Circuit Breaker “Stay at Home” and Retirement Planning
07-Apr-2020 is a special day that all Singaporeans would remember forever. Singapore government enacted Circuit Breaker measures with the aim of containing the outbreak of COVID-19 virus. With the exception of essential services, all workplaces are closed and members of the public are advised to work from home and stay at home, and avoid going out unnecessarily.
While much of our daily work and personal lives are turned upside down all of a sudden, this “stay at home” ruling promoted me to share about the topic of retirement planning.
If you look into the Circuit Breaker measures, many non-essential activities are restricted. These include no overseas traveling (holidays), no social gatherings at restaurants, cafeterias, pubs or karaoke, and no shopping. Everyday, we are staying at home, and occasionally going out only for groceries shopping, buying food or exercise. You may be crying out loud and felt that days wear on like years. (In Chinese it means 度日如年).
If you think deeper into this situation, you would be able to understand that this “staying at home” policy is a possible replica of what actually happens when you retire one day, without adequate retirement income.
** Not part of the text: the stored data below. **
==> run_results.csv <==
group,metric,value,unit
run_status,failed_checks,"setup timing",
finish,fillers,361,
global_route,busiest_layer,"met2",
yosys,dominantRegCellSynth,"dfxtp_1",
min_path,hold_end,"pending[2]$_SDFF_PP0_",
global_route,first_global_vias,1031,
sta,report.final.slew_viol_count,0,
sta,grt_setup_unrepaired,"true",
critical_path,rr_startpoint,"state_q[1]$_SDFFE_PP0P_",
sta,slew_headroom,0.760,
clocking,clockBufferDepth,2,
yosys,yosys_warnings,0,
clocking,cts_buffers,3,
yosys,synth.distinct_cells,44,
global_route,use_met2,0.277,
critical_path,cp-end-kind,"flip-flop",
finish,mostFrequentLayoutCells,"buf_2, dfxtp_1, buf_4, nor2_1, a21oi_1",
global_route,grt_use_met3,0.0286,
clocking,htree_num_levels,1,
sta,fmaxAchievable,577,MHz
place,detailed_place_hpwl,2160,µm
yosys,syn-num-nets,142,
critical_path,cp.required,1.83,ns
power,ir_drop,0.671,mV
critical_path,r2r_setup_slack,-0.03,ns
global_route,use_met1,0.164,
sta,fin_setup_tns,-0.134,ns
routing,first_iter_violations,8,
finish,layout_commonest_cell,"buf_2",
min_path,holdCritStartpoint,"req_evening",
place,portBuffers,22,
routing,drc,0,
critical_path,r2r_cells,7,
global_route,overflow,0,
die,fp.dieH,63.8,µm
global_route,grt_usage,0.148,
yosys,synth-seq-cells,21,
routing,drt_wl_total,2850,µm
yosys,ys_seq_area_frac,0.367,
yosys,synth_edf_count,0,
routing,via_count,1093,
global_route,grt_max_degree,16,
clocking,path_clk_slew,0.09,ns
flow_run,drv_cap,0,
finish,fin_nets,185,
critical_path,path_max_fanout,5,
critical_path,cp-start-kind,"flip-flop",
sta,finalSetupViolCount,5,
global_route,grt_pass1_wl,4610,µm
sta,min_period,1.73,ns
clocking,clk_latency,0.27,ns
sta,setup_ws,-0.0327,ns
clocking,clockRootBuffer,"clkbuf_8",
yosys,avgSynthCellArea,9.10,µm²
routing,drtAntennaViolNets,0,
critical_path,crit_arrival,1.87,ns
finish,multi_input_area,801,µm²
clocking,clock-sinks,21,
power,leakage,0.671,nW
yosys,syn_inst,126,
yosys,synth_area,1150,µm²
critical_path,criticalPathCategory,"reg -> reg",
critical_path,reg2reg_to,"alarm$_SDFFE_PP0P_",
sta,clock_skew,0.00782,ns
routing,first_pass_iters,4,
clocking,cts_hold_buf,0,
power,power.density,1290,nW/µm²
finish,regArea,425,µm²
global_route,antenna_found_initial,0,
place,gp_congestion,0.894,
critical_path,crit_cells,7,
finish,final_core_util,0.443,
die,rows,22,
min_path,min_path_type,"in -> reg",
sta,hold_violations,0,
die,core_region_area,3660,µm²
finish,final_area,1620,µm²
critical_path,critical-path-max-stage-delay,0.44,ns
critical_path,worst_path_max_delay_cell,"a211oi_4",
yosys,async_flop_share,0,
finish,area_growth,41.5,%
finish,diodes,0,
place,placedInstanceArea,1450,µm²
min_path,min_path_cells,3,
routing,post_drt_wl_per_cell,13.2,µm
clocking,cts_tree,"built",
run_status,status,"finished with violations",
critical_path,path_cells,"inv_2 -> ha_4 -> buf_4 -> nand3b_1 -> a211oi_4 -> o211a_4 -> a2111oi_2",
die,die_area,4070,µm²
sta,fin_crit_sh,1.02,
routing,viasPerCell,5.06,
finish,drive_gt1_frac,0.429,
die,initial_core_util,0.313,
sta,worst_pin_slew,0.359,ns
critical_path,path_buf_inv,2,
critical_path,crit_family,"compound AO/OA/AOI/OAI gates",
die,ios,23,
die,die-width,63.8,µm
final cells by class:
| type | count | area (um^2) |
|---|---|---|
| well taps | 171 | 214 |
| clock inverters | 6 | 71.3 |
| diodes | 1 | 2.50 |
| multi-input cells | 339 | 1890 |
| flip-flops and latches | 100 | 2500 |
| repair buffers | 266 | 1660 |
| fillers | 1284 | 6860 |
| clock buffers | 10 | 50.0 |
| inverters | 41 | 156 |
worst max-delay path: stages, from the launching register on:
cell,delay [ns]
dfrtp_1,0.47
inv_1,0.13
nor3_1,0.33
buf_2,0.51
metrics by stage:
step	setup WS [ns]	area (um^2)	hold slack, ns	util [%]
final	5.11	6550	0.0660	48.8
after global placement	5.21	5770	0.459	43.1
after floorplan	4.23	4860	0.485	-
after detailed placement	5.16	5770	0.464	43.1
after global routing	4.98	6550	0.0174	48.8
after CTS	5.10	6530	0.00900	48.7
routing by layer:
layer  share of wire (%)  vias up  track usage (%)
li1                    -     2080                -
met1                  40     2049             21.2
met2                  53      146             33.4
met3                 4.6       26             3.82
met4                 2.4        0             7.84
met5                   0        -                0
## config.mk

```make
export PLATFORM = sky130hd
export DESIGN_NAME = wpack32
export DESIGN_NICKNAME = d
export VERILOG_FILES = /design/src/rtl/wpack_pkg.sv /design/src/rtl/wpack_wdog.sv /design/src/rtl/wpack32.sv
export SDC_FILE = /design/constraint.sdc
export NUM_CORES = 1
export LEC_CHECK = 0
export CAP_MARGIN = 0
export CORE_ASPECT_RATIO = 2
export CORE_MARGIN = 1
export CORE_UTILIZATION = 53
export CTS_CLUSTER_DIAMETER = 80
export DETAILED_ROUTE_END_ITERATION = 16
export GPL_ROUTABILITY_DRIVEN = 0
export MAX_ROUTING_LAYER = met4
export PLACE_DENSITY = 0.89
export SLEW_MARGIN = 20
export SYNTH_ARGS = -nofsm -noshare
export SYNTH_HDL_FRONTEND = slang
export SYNTH_SLANG_ARGS = --single-unit
```

## constraint.sdc

```tcl
create_clock -name clk -period 2.9 [get_ports clk]
set_input_delay 0.435 -clock clk [delete_from_list [all_inputs] [get_ports clk]]
set_output_delay 0.435 -clock clk [all_outputs]
set_load 0.01 [all_outputs]
```
## config.mk

```make
export PLATFORM = sky130hd
export DESIGN_NAME = bist_settle_timer
export DESIGN_NICKNAME = d
export VERILOG_FILES = /design/src/rtl/gate_bist_pkg.sv /design/src/rtl/gate_bist_checker_timer.sv
export SDC_FILE = /design/constraint.sdc
export NUM_CORES = 1
export LEC_CHECK = 0
export ABC_AREA = 1
export CORE_AREA = 2 2 39 41
export DETAILED_ROUTE_END_ITERATION = 12
export DIE_AREA = 0 0 41 43
export GPL_TIMING_DRIVEN = 0
export PLACE_DENSITY_LB_ADDON = 0.3
export SYNTH_ARGS = -nofsm -noshare
export SYNTH_HDL_FRONTEND = slang
export SYNTH_SLANG_ARGS = --single-unit
```

## constraint.sdc

```tcl
create_clock -name clk -period 2.7 [get_ports clk]
set_input_delay 0.405 -clock clk [delete_from_list [all_inputs] [get_ports clk]]
set_output_delay 0.405 -clock clk [all_outputs]
set_load 0.01 [all_outputs]
```

## src/rtl/gate_bist_pkg.sv

```systemverilog
// Shared types and constants for the gate BIST checker.
// Holds the FSM state type, truth-table constants for common gates and the settle-timer width.
package gate_bist_pkg;

    typedef enum logic [1:0] {
        ST_IDLE   = 2'd0,
        ST_APPLY  = 2'd1,
        ST_SAMPLE = 2'd2,
        ST_DONE   = 2'd3
    } state_t;

    // Bit i of each table is the expected gate output for pattern i = {a,b}
    localparam logic [3:0] TT_XOR  = 4'b0110;
    localparam logic [3:0] TT_AND  = 4'b1000;
    localparam logic [3:0] TT_OR   = 4'b1110;
    localparam logic [3:0] TT_XNOR = 4'b1001;
    localparam logic [3:0] TT_NAND = 4'b0111;

    localparam int unsigned TIMER_W = 8;

    function automatic logic [TIMER_W-1:0] settle_load(input int unsigned settle);
        return TIMER_W'(settle - 1);
    endfunction

endpackage

```

## src/rtl/gate_bist_checker_timer.sv

```systemverilog
// bist_settle_timer: 8-bit loadable down-counter with a zero flag.
// It holds at zero rather than wrapping.
module bist_settle_timer
    import gate_bist_pkg::*;
(
    input  logic               clk,
    input  logic               rst,
    input  logic               load,
    input  logic [TIMER_W-1:0] load_val,
    input  logic               en,
    output logic               zero
);

    logic [TIMER_W-1:0] count;

    always_ff @(posedge clk or posedge rst) begin
        if (rst) begin
            count <= '0;
        end else if (load) begin
            count <= load_val;
        end else if (en && (count != '0)) begin
            count <= count - TIMER_W'(1);
        end
    end

    assign zero = (count == '0);

endmodule

```

==> results.json, run 1 <==
{
  "outcome": "completed",
  "ff2ff_setup_slack_ns": 1.16,
  "grt_max_degree": 11,
  "yosysTopAreaCellShare_pct": 31.6,
  "ys_seq_elements": 8,
  "regMostFlops": "count",
  "r2r_cells": 7,
  "path_class": "reg2out",
  "core_sq_um": 1380,
  "numPortBuffers": 12,
  "largest_register_ffs": 8,
  "cp_cell_sequence": "inv_1 -> ha_1 -> nand2_1 -> nor2_1 -> clkdlybuf4s50_1",
  "numCtsBuffers": 3,
  "cts_setup_buffers": 0,
  "synthXorXnorAreaFrac_pct": 2.77,
  "synthAdderAreaFrac_pct": 3.95,
  "cp-start-kind": "register",
  "ys_warn_count": 0,
  "worst_slew_pin_slew_ns": 0.454,
  "leakagePower_nw": 0.397,
  "viasPerCell": 4.99,
  "synth_compound_area_share_pct": 9.88,
  "place.gp.congestion": 0.766,
  "synth-simple-area-share_pct": 43.9,
  "final.setup.tns_ns": 0,
  "place_hpwl_mm": 1.04,
  "synthFlopType": "dfrtp_1",
  "r2r_start": "count[0]",
  "path_depth": 5,
  "ir_worst_vdd_v": 0.000241,
  "syn_nets": 105,
  "post_cts_resized": 0,
  "grt_pass1_wl_mm": 2.38,
  "fmax_mhz": 448,
  "finClkSkew_ns": 0.00378,
  "route.detailed.drc": 0,
  "power_density_nw_per_um2": 512,
  "vias": 609,
  "maxSlewHeadroom_pct": 69.7,
  "synth-edff-count": 0,
  "layout_min_cycle_time_ns": 2.23,
  "hold_viol": 0,
  "grt_overflow_total": 0,
  "crit_buf_inv": 2,
  "arrival_ns": 1.83,
  "timing.max_cap.violations": 0,
  "layout.nets": 122,
  "drive_gt1_share_pct": 14.2,
  "largest_registers": "count x8",
  "muxShareOfSynthArea_pct": 0,
  "row_count": 14,
  "worst_ep_required_time_ns": 2.30,
  "hold_buffers": 0,
  "finish.instance_area_sq_um": 796,
  "syn_area_sq_um": 633,
  "drv_slew": 0,
  "die_h_microns": 43,
  "cts.sinks": 8,
  "htreeDepth": 1,
  "grtUsageTotal_pct": 19.5,
  "drt_iter0_drc": 9,
  "ant_nets": 0,
  "ys_seq_area_share_pct": 31.6,
  "synth_cell_type_count": 19,
  "clk_latency_ns": 0.26,
  "diodes": 0,
  "cpMaxStageDelayCell": "clkdlybuf4s50_1",
  "wire_per_inst_microns": 10.8,
  "postSynthAreaPerCell_sq_um": 6.96,
  "reg2reg_to": "count[0]",
  "crit_path_end_kind": "primary output",
  "first_pass_iters": 5,
  "cts_tree": "done",
  "critical_path.top_delay_family": "buffers and inverters",
  "num_io_pins": 13,
  "cts_root_buffer": "clkbuf_4",
  "clk_pin_slew_ns": 0.06,
  "post_dp_cell_area_sq_um": 773,
  "synth_commonest_cells": "nand2_1, nand3_1, inv_1",
  "final.period_utilization_pct": 82.7,
  "antenna_found_initial": 0,
  "finalSetupViolCount": 0,
  "rsz0062_at_grt": "no",
  "die_area_sq_um": 1760,
  "netlist_instances": 91,
  "syn_to_final_growth_pct": 25.7,
  "synth.most_common_cell": "nand2_1",
  "synth_top_area_cell": "dfrtp_1",
  "synth_top_family_by_area": "simple AND/OR/NAND/NOR gates",
  "die_w_microns": 41,
  "synthArstFlopShare_pct": 100,
  "grt_pass1_vias": 583,
  "max_stage_delay_ns": 0.55,
  "wl_mm": 1.32,
  "cts.path.max_buffers": 2,
  "hold_class": "in2async",
  "start_util_pct": 45.8,
  "yosys-top-cells-area": "dfrtp_1, nand2_1, nand3_1",
  "cp_max_fo": 6
}
report_power, final:
group	internal [mW]	total (mW)	switching (mW)	leakage (nW)
clock network	0.0512	0.0969	0.0457	0.0138
registers	0.139	0.165	0.0257	0.0973
logic	0.0643	0.146	0.0815	0.286
worst register-to-register path, cell delays in order (launching register included):
cell and delay (ns):
dfrtp_1 0.37, inv_1 0.17, ha_1 0.19, nand2_1 0.13, o21ai_4 0.28, nand2_4 0.14, nand2_1 0.10, o21ai_2 0.05
how the worst max path moves through the flow:
| stage | start | to | slack [ns] |
|---|---|---|---|
| 6_report | count[0] | zero | 0.47 |
| 4_1_cts | count[0] | zero | 0.45 |
| 3_3_place_gp | count[0] | zero | 0.77 |
| 5_1_grt | count[0] | zero | 0.34 |
| 2_1_floorplan | count[0] | zero | 1.31 |
| 3_5_place_dp | count[0] | zero | 0.73 |
placed cells by master (no fill, tap or decap), drive strengths merged:
cell type,netlist,layout
nor3,1,1
xnor2,2,2
nor2,8,8
dfrtp,8,8
ha,2,2
o21ai,8,8
or2,1,1
nand2,32,32
nand3,15,15
clkbuf,1,4
clkdlybuf4s50,0,12
nand4,1,1
buf,1,1
inv,11,11
metal layers:
metal / part of all wire (%) / GRT usage [%]
met3: 2.9 / 3.14
met4: 1.7 / 8.00
met5: 0 / 0
met1: 46 / 24.7
met2: 50 / 31.3
final cells by class:
cell class	count	area, sq um
Buffer	2	8.76
Clock buffer	3	22.5
Fill cell	145	588
Inverter	11	41.3
Multi-Input combinational cell	70	383
Sequential cell	8	200
Tap cell	16	20.0
Timing Repair Buffer	12	120
cells by family (layout without fill, tap and decap cells):
| kind of cell | count (synthesis) | in the layout |
|---|---|---|
| simple gates | 58 | 58 |
| buf+inv | 13 | 28 |
| xor+xnor | 2 | 2 |
| compound gates | 8 | 8 |
| fa+ha+maj | 2 | 2 |
| flops | 8 | 8 |
metrics by stage:
stage          hold WS (ns)  utilization (%)  setup WS, ns  std cells  total power [mW]
2_1_floorplan         0.221                -          1.31         91             0.272
3_3_place_gp          0.551             55.9         0.767        119             0.308
3_5_place_dp          0.558             55.9         0.735        119             0.313
4_1_cts               0.425             57.5         0.451        122             0.410
5_1_grt               0.430             57.5         0.335        122             0.445
6_report              0.398             57.5         0.466        122             0.408
No activity file was read; power rests on OpenSTA's default activity.
==> run 2, diff against run 1 <==
Settings changed: CORE_AREA 2 2 39 41 to not set, CORE_UTILIZATION set to 48, DIE_AREA 0 0 41 43 to not set.
Clock period 2.7 ns to 2.3 ns, I/O delays scaled along.
==> run 2 against run 1 <==
Against the previous run: cell count fell by 1.6%; critical path depth did not move; global-route usage rose by 3.7 points; critical path type unchanged; critical endpoint unchanged.
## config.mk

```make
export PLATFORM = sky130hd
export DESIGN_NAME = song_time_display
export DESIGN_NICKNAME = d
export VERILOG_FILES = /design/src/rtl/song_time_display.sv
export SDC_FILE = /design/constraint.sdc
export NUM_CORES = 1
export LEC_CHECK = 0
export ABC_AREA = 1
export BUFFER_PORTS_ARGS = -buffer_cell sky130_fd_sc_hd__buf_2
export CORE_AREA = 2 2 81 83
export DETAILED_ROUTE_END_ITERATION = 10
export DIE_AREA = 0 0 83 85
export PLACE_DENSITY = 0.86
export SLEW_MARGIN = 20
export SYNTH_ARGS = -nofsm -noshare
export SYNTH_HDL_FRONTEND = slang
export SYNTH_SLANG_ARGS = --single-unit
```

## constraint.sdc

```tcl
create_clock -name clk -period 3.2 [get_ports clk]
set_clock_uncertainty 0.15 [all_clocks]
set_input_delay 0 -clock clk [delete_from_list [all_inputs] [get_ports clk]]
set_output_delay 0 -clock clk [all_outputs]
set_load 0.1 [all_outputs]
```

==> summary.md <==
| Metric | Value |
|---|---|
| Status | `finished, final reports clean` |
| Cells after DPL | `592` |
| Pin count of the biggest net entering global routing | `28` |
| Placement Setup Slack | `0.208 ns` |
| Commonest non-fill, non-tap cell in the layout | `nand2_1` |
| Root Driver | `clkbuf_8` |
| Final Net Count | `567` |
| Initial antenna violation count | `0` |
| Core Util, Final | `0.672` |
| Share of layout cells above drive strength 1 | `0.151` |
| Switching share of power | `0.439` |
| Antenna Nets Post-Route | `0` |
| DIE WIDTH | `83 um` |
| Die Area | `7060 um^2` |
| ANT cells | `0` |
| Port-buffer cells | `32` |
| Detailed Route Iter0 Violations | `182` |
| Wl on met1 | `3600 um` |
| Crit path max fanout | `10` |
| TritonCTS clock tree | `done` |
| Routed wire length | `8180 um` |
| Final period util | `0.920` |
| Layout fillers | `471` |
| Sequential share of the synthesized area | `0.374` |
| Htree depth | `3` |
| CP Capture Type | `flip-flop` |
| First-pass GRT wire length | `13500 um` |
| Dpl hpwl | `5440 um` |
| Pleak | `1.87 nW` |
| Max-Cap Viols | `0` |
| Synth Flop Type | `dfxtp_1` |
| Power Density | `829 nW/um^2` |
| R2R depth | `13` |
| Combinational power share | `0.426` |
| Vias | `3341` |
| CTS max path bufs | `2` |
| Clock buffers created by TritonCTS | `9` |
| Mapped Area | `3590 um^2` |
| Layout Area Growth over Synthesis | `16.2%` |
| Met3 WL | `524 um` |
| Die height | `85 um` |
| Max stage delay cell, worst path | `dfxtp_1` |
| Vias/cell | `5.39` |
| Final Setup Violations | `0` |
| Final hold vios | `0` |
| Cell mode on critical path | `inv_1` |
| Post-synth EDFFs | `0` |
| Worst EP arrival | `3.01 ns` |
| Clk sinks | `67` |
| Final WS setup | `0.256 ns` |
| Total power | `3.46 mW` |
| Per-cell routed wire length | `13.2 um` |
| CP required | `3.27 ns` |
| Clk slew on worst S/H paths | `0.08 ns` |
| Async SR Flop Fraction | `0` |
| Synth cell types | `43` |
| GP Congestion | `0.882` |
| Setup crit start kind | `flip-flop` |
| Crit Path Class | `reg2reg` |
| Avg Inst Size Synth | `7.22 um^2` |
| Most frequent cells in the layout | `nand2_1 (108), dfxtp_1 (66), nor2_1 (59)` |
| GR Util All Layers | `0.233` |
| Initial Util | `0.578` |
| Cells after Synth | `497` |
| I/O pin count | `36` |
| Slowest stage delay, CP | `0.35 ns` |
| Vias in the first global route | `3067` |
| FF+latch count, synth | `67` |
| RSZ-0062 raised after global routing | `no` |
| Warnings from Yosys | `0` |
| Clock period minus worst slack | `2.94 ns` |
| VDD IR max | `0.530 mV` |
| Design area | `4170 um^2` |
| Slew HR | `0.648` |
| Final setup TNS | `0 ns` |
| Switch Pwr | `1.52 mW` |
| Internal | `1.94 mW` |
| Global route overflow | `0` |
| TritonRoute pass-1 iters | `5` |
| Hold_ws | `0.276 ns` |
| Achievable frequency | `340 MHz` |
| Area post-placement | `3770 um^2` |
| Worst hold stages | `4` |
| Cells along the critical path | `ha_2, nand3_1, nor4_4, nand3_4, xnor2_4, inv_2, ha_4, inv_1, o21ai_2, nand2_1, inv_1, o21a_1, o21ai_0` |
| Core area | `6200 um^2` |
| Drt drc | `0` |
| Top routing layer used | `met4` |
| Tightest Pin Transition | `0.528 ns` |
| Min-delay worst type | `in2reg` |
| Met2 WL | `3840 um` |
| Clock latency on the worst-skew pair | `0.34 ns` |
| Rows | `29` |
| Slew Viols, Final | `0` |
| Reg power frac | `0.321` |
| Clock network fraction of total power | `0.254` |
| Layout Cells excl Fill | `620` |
[src/rtl/axi4s_framing_pkg.sv]
// Shared types and constants for the AXI4-Stream framing blocks (arbiter, escaper, deescaper).
package axi4s_framing_pkg;

  typedef enum logic [1:0] {ARB_IDLE, ARB_HEADER, ARB_STREAM} arb_state_t;

  localparam logic [7:0] ESCAPE_BYTE = 8'h7F;
  localparam int         MAX_NUM_SRC = 16;

  // A single-source arbiter still needs a 1-bit index.
  function automatic int idx_width(input int n);
    return (n <= 1) ? 1 : $clog2(n);
  endfunction

endpackage

[src/rtl/axi4s_frame_arbiter_if.sv]
// Byte-wide AXI4-Stream bundle: NUM_SRC target streams in, one initiator stream out.
interface axi4s_frame_arbiter_if #(parameter int NUM_SRC = 4);

  logic [NUM_SRC-1:0]      target_tvalid;
  logic [NUM_SRC-1:0]      target_tready;
  logic [NUM_SRC-1:0][7:0] target_tdata;
  logic [NUM_SRC-1:0]      target_tlast;
  logic                    initiator_tvalid;
  logic                    initiator_tready;
  logic [7:0]              initiator_tdata;
  logic                    initiator_tlast;

  // master = the sources plus the downstream sink; slave = the arbiter.
  modport master (
    output target_tvalid, target_tdata, target_tlast, initiator_tready,
    input  target_tready, initiator_tvalid, initiator_tdata, initiator_tlast
  );

  modport slave (
    input  target_tvalid, target_tdata, target_tlast, initiator_tready,
    output target_tready, initiator_tvalid, initiator_tdata, initiator_tlast
  );

endinterface

[src/rtl/axi4s_frame_arbiter_rr_arbiter.sv]
// Combinational round-robin picker: the first requester after last_grant (mod N) wins.
module rr_arbiter #(
  parameter int N     = 4,
  parameter int IDX_W = 2
) (
  input  logic [N-1:0]     req,
  input  logic [IDX_W-1:0] last_grant,
  output logic [N-1:0]     grant_oh,
  output logic [IDX_W-1:0] grant_idx,
  output logic             grant_any
);

  logic [IDX_W:0] cand;

  always_comb begin
    grant_oh  = '0;
    grant_idx = '0;
    grant_any = 1'b0;
    cand      = '0;
    // Wrap modulo N explicitly so that N need not be a power of two.
    for (int i = 1; i <= N; i++) begin
      cand = {1'b0, last_grant} + (IDX_W+1)'(i);
      if (cand >= (IDX_W+1)'(N)) cand = cand - (IDX_W+1)'(N);
      if (!grant_any && req[cand[IDX_W-1:0]]) begin
        grant_any                   = 1'b1;
        grant_idx                   = cand[IDX_W-1:0];
        grant_oh[cand[IDX_W-1:0]]   = 1'b1;
      end
    end
  end

endmodule

[src/rtl/axi4s_frame_arbiter.sv]
// Frame-locked round-robin arbiter in front of the framing datapath.
// Optional header byte (HDR_BASE + grant index) is enabled with `define FRAME_ARB_HDR_EN.
module axi4s_frame_arbiter
  import axi4s_framing_pkg::*;
#(
  parameter int         NUM_SRC  = 4,
  parameter logic [7:0] HDR_BASE = 8'h00,
  parameter int         IDX_W    = idx_width(NUM_SRC)
) (
  input  logic                 aclk,
  input  logic                 aresetn,
  axi4s_frame_arbiter_if.slave bus,
  output logic [IDX_W-1:0]     grant_idx,
  output logic                 busy
);

  arb_state_t       state, state_nxt;
  logic [IDX_W-1:0] grant, last_grant;
  logic [NUM_SRC-1:0] arb_oh;
  logic [IDX_W-1:0] arb_idx;
  logic             arb_any;
  logic             end_of_frame;

  rr_arbiter #(.N(NUM_SRC), .IDX_W(IDX_W)) u_rr (
    .req        (bus.target_tvalid),
    .last_grant (last_grant),
    .grant_oh   (arb_oh),
    .grant_idx  (arb_idx),
    .grant_any  (arb_any)
  );

  assign end_of_frame = bus.target_tvalid[grant] & bus.initiator_tready & bus.target_tlast[grant];

  always_ff @(posedge aclk or negedge aresetn) begin
    if (!aresetn) begin
      state      <= ARB_IDLE;
      grant      <= '0;
      last_grant <= IDX_W'(NUM_SRC - 1);
    end else begin
      state <= state_nxt;
      if (state == ARB_IDLE && arb_any) begin
        grant      <= arb_idx;
        last_grant <= arb_idx;
      end
    end
  end

  always_comb begin
    state_nxt = state;
    case (state)
      ARB_IDLE:
        if (arb_any) begin
`ifdef FRAME_ARB_HDR_EN
          state_nxt = ARB_HEADER;
`else
          state_nxt = ARB_STREAM;
`endif
        end
      ARB_HEADER: if (bus.initiator_tready) state_nxt = ARB_STREAM;
      ARB_STREAM: if (end_of_frame) state_nxt = ARB_IDLE;
      default:    state_nxt = ARB_IDLE;
    endcase
  end

  always_comb begin
    bus.target_tready    = '0;
    bus.initiator_tvalid = 1'b0;
    bus.initiator_tdata  = '0;
    bus.initiator_tlast  = 1'b0;
    case (state)
      // The header is ordinary payload; escaping collisions is the escaper's job.
      ARB_HEADER: begin
        bus.initiator_tvalid = 1'b1;
        bus.initiator_tdata  = HDR_BASE + 8'(grant);
      end
      ARB_STREAM: begin
        bus.initiator_tvalid = bus.target_tvalid[grant];
        bus.initiator_tdata  = bus.target_tdata[grant];
        bus.initiator_tlast  = bus.target_tlast[grant];
        bus.target_tready[grant] = bus.initiator_tready;
      end
      default: ;
    endcase
  end

  assign grant_idx = grant;
  assign busy      = (state != ARB_IDLE);

  logic unused;
  assign unused = ^arb_oh;

endmodule
`config.mk`:
```
export PLATFORM = sky130hd
export DESIGN_NAME = dream_replay_scheduler
export DESIGN_NICKNAME = d
export VERILOG_FILES = /design/src/rtl/dream_replay_scheduler.sv
export SDC_FILE = /design/constraint.sdc
export NUM_CORES = 1
export LEC_CHECK = 0
export BUFFER_PORTS_ARGS = -buffer_cell sky130_fd_sc_hd__buf_2
export CAP_MARGIN = 20
export CELL_PAD_IN_SITES_DETAIL_PLACEMENT = 0
export CELL_PAD_IN_SITES_GLOBAL_PLACEMENT = 1
export CORE_ASPECT_RATIO = 0.8
export CORE_UTILIZATION = 28
export CTS_BUF_LIST = sky130_fd_sc_hd__clkbuf_4 sky130_fd_sc_hd__clkbuf_8
export DETAILED_ROUTE_END_ITERATION = 8
export PLACE_DENSITY = 0.76
export SETUP_SLACK_MARGIN = 0.1
export SYNTH_ARGS = -nofsm -noshare
export SYNTH_HDL_FRONTEND = slang
export SYNTH_SLANG_ARGS = --single-unit
```
`constraint.sdc`:
```
create_clock -name clk -period 3.2 [get_ports clk]
set_input_delay 0.32 -clock clk [delete_from_list [all_inputs] [get_ports clk]]
set_output_delay 0.32 -clock clk [all_outputs]
set_load 0.01 [all_outputs]
```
If you didn’t plan well for your retirement, you will most likely be restricted with your money spending activities when you eventually stop working. With no worked income, all which you have left would be your savings which you need to make sure it is able to last you long enough. Under this situation, wouldn’t it be similar to the current “Stay at Home” policy? Indirectly, your retirement lifestyle will be greatly restricted to staying at home most of the time. You would have limited budget for traveling (holidays), social gathering, eating at restaurants or even shopping. Your retirement years would be just about doing the essential activities like going out to buy groceries and exercising. Isn’t that boring?
Remember that retirement planning is a program which you can only plan about it during your working years. You cannot plan for retirement the moment you grow old and stop working. Also, during retirement, you cannot expect your savings to provide you wonderful returns for exponential growth, as you wind down your risk profile.
It pays to plan for your retirement as early as possible. Ultimately you are sending money to yourself at the later stages of your life. Retirement planning is a choice, and you can take control.